#### EXERCISE PROMPT
Starting at the line that contains "synth.ff_latch_count = 40" and ending at the line that contains "io_pins = 7", the lines below are to be given again exactly, with nothing added.

[Stored data entries]
=== Section Start ===

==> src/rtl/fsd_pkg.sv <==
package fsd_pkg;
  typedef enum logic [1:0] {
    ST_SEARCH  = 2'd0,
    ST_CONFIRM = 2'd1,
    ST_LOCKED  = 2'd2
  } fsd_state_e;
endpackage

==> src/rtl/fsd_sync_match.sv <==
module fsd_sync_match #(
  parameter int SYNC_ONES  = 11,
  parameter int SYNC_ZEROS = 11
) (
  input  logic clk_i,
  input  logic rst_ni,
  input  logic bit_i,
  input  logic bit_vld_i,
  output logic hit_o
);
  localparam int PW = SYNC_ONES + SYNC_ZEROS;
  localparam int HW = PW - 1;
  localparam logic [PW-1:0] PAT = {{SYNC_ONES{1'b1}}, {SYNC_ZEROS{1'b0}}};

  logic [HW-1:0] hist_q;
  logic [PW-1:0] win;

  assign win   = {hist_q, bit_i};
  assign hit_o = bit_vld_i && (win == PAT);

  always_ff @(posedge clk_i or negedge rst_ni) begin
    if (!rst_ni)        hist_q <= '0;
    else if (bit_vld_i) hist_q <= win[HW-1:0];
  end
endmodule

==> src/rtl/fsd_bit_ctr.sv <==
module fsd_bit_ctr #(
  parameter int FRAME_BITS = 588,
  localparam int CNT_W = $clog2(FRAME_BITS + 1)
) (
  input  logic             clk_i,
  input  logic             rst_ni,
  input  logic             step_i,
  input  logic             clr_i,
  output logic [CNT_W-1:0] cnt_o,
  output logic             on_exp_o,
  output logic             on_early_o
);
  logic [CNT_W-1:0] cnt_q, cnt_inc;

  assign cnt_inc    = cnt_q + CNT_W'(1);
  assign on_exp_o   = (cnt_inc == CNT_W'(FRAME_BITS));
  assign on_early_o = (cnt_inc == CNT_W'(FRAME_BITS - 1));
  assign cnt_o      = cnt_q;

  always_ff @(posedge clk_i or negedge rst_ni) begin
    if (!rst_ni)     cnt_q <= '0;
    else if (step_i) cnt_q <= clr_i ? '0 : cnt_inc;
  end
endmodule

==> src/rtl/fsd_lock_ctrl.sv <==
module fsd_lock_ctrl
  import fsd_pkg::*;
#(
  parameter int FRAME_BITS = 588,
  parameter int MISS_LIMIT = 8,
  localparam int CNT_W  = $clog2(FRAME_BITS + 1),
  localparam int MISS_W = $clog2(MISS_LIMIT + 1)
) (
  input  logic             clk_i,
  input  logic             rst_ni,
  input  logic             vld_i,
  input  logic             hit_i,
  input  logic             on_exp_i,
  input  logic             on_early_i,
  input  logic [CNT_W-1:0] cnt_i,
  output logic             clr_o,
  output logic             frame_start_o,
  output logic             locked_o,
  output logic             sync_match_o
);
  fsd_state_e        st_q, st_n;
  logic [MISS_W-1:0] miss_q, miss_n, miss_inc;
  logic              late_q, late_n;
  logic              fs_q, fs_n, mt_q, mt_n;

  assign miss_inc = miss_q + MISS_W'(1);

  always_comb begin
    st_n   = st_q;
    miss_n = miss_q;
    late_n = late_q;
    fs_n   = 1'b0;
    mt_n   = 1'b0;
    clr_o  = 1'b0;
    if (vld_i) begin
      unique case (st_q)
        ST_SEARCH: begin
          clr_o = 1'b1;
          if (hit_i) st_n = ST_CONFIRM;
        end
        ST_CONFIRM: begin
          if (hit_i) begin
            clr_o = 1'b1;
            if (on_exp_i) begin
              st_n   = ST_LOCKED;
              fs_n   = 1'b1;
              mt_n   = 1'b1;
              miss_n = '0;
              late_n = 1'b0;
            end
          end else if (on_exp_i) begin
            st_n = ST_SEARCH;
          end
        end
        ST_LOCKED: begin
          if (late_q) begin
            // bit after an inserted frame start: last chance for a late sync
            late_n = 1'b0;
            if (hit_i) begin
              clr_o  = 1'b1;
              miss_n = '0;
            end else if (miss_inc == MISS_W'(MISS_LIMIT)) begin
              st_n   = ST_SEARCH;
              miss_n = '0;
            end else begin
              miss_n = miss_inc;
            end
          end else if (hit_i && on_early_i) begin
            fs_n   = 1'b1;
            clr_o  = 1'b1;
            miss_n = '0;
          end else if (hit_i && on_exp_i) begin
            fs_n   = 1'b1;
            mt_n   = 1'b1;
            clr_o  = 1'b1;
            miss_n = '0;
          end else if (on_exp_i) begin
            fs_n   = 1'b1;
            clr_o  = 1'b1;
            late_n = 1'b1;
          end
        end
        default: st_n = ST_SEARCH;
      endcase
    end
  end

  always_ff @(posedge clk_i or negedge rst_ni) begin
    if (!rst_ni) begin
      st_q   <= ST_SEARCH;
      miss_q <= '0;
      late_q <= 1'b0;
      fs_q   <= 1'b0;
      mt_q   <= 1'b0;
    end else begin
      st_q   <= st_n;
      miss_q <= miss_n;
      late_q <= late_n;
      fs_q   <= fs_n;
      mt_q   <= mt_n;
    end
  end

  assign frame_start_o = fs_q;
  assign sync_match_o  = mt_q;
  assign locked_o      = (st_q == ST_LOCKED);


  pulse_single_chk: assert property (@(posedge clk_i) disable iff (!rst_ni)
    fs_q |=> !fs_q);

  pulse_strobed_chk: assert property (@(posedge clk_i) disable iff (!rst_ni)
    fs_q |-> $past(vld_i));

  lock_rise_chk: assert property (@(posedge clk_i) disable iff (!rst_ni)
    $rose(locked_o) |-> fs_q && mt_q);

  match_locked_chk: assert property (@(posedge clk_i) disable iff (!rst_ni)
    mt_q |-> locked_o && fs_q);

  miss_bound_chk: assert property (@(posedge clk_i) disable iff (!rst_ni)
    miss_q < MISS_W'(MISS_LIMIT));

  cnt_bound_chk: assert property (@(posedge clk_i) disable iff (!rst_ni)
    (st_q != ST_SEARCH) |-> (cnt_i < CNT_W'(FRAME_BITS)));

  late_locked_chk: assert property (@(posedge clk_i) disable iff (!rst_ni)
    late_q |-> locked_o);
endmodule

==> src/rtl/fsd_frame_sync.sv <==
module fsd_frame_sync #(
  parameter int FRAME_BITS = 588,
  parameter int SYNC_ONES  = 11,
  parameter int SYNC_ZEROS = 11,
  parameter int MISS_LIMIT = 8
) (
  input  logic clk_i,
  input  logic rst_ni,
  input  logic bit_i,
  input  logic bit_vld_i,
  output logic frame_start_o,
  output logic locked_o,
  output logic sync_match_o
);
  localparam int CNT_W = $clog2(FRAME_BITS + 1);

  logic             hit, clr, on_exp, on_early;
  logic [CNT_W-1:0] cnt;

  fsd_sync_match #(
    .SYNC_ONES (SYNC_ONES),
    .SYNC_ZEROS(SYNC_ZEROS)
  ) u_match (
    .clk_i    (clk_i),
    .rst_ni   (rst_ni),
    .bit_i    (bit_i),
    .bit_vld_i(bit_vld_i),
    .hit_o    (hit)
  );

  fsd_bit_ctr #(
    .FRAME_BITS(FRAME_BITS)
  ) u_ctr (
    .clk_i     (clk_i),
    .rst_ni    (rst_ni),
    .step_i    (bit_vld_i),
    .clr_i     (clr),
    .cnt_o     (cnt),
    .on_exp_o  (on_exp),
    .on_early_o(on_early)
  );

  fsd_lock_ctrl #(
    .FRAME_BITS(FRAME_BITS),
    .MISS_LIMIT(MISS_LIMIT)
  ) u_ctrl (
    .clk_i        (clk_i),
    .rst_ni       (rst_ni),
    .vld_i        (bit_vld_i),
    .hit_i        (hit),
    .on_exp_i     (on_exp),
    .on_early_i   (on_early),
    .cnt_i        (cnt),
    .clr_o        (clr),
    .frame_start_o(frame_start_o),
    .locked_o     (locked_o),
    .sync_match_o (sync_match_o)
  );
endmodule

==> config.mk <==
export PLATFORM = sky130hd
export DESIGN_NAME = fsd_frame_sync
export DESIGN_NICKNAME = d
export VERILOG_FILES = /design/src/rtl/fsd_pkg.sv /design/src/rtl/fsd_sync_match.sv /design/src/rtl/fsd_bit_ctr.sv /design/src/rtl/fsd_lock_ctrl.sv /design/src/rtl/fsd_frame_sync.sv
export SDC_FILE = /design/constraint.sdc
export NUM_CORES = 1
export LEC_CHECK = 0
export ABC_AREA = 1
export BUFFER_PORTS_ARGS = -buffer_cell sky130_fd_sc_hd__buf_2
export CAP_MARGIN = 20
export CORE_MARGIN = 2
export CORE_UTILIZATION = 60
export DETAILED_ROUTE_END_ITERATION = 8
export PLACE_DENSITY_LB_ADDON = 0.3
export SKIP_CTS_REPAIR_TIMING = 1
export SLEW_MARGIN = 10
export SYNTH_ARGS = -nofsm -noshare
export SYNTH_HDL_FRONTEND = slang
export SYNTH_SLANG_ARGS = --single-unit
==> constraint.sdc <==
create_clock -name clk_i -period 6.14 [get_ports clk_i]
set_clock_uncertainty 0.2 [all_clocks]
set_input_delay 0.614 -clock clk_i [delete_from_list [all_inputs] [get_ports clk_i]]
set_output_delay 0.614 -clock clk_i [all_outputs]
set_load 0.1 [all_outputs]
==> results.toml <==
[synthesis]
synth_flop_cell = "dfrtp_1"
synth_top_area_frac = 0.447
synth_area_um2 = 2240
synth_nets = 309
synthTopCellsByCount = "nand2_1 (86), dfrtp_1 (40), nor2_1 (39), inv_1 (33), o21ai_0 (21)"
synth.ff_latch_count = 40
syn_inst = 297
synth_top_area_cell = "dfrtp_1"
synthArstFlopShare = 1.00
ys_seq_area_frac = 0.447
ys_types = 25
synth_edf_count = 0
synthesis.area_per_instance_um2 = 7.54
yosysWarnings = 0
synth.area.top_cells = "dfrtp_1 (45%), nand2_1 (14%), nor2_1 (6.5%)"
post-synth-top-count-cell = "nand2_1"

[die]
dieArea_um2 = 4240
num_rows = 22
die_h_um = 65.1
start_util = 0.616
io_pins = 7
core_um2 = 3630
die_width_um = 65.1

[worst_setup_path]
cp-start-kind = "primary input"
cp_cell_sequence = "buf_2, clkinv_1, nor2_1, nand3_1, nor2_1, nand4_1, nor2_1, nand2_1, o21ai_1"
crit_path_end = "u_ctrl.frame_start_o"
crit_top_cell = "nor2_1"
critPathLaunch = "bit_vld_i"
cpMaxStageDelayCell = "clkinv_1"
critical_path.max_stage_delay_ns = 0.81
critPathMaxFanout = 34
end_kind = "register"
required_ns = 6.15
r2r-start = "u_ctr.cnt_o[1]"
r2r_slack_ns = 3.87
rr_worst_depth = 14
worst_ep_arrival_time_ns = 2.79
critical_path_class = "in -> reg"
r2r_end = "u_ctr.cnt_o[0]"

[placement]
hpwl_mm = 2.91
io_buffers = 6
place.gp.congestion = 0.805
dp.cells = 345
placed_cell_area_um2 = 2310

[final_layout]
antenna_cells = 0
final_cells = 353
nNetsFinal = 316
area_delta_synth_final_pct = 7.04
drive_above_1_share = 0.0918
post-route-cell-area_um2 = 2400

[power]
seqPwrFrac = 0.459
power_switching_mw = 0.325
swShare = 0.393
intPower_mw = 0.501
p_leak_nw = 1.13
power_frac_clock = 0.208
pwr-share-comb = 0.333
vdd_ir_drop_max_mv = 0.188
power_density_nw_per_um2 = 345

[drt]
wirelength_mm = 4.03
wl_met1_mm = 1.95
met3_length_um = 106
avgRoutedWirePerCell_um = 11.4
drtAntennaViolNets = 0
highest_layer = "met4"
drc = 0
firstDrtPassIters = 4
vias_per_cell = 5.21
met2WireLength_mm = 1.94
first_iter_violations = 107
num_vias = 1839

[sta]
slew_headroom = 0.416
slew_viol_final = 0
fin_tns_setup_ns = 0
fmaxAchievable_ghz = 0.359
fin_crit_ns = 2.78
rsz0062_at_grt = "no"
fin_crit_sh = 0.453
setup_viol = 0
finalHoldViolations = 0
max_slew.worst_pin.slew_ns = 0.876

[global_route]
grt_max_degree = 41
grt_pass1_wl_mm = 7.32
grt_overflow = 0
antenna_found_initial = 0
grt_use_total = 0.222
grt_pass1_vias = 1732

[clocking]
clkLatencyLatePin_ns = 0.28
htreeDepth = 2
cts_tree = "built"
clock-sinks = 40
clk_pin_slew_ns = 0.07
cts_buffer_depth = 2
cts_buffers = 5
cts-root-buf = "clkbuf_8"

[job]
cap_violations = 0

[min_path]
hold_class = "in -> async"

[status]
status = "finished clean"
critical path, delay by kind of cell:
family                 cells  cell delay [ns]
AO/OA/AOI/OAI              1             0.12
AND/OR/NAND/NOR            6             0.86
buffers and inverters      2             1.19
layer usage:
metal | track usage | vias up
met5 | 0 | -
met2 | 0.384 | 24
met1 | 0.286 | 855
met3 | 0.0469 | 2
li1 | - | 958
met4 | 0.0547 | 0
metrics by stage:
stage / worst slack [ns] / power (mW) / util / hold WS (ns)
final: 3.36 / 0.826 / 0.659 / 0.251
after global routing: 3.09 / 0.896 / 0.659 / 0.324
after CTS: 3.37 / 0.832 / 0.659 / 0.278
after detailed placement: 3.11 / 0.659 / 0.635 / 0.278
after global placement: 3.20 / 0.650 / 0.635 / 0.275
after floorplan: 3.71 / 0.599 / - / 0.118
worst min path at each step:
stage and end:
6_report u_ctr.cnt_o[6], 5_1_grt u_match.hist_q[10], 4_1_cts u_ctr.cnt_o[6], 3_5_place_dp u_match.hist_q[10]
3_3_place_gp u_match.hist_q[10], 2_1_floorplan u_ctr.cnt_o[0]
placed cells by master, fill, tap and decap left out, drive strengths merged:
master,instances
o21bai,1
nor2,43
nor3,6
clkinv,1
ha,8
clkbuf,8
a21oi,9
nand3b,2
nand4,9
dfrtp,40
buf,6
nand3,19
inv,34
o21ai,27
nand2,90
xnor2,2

=== Section End ===

#### OUTPUT OF THE TASK
synth.ff_latch_count = 40
syn_inst = 297
synth_top_area_cell = "dfrtp_1"
synthArstFlopShare = 1.00
ys_seq_area_frac = 0.447
ys_types = 25
synth_edf_count = 0
synthesis.area_per_instance_um2 = 7.54
yosysWarnings = 0
synth.area.top_cells = "dfrtp_1 (45%), nand2_1 (14%), nor2_1 (6.5%)"
post-synth-top-count-cell = "nand2_1"

[die]
dieArea_um2 = 4240
num_rows = 22
die_h_um = 65.1
start_util = 0.616
io_pins = 7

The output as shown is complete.